Dataset entries:
::::
### src/hdl/rmsp_pkg.sv
// ---------------------------------------------------------------------------
// rmsp_pkg
// shared types and constants of the rmsprop weight update engine
// ---------------------------------------------------------------------------
package rmsp_pkg;

  localparam int HIDDEN_UNITS = 64;
  localparam int INPUT_LEN    = 128;
  localparam int ENTRY_COUNT  = HIDDEN_UNITS * INPUT_LEN + HIDDEN_UNITS;

  localparam int IDX_W   = 14;
  localparam int VAL_W   = 32;
  localparam int LR_W    = 24;
  localparam int DECAY_W = 16;
  localparam int CFG_W   = 24;

  // 1e-5 in q.24
  localparam logic [28:0] EPS_Q24 = 29'd168;

  localparam int ROOT_W = 28;  // sqrt of a 56 bit operand
  localparam int NUM_W  = 57;  // dividend lr*|g| + den/2
  localparam int DEN_W  = 29;

  typedef enum logic [1:0] {
    CMD_LOAD   = 2'd0,
    CMD_ACCUM  = 2'd1,
    CMD_UPDATE = 2'd2,
    CMD_READ   = 2'd3
  } cmd_t;

  typedef enum logic {
    REG_LEARN_RATE = 1'b0,
    REG_DECAY      = 1'b1
  } reg_idx_t;

  typedef enum logic [3:0] {
    ST_CLEAR,
    ST_IDLE,
    ST_READ,
    ST_SQ,
    ST_MIX,
    ST_CSAT,
    ST_SQRT_GO,
    ST_SQRT_WAIT,
    ST_DIV_WAIT,
    ST_OUT
  } state_t;

endpackage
::::
Activity: Return all lines above that mention the word "enum".

Result:
  typedef enum logic [1:0] {
  typedef enum logic {
  typedef enum logic [3:0] {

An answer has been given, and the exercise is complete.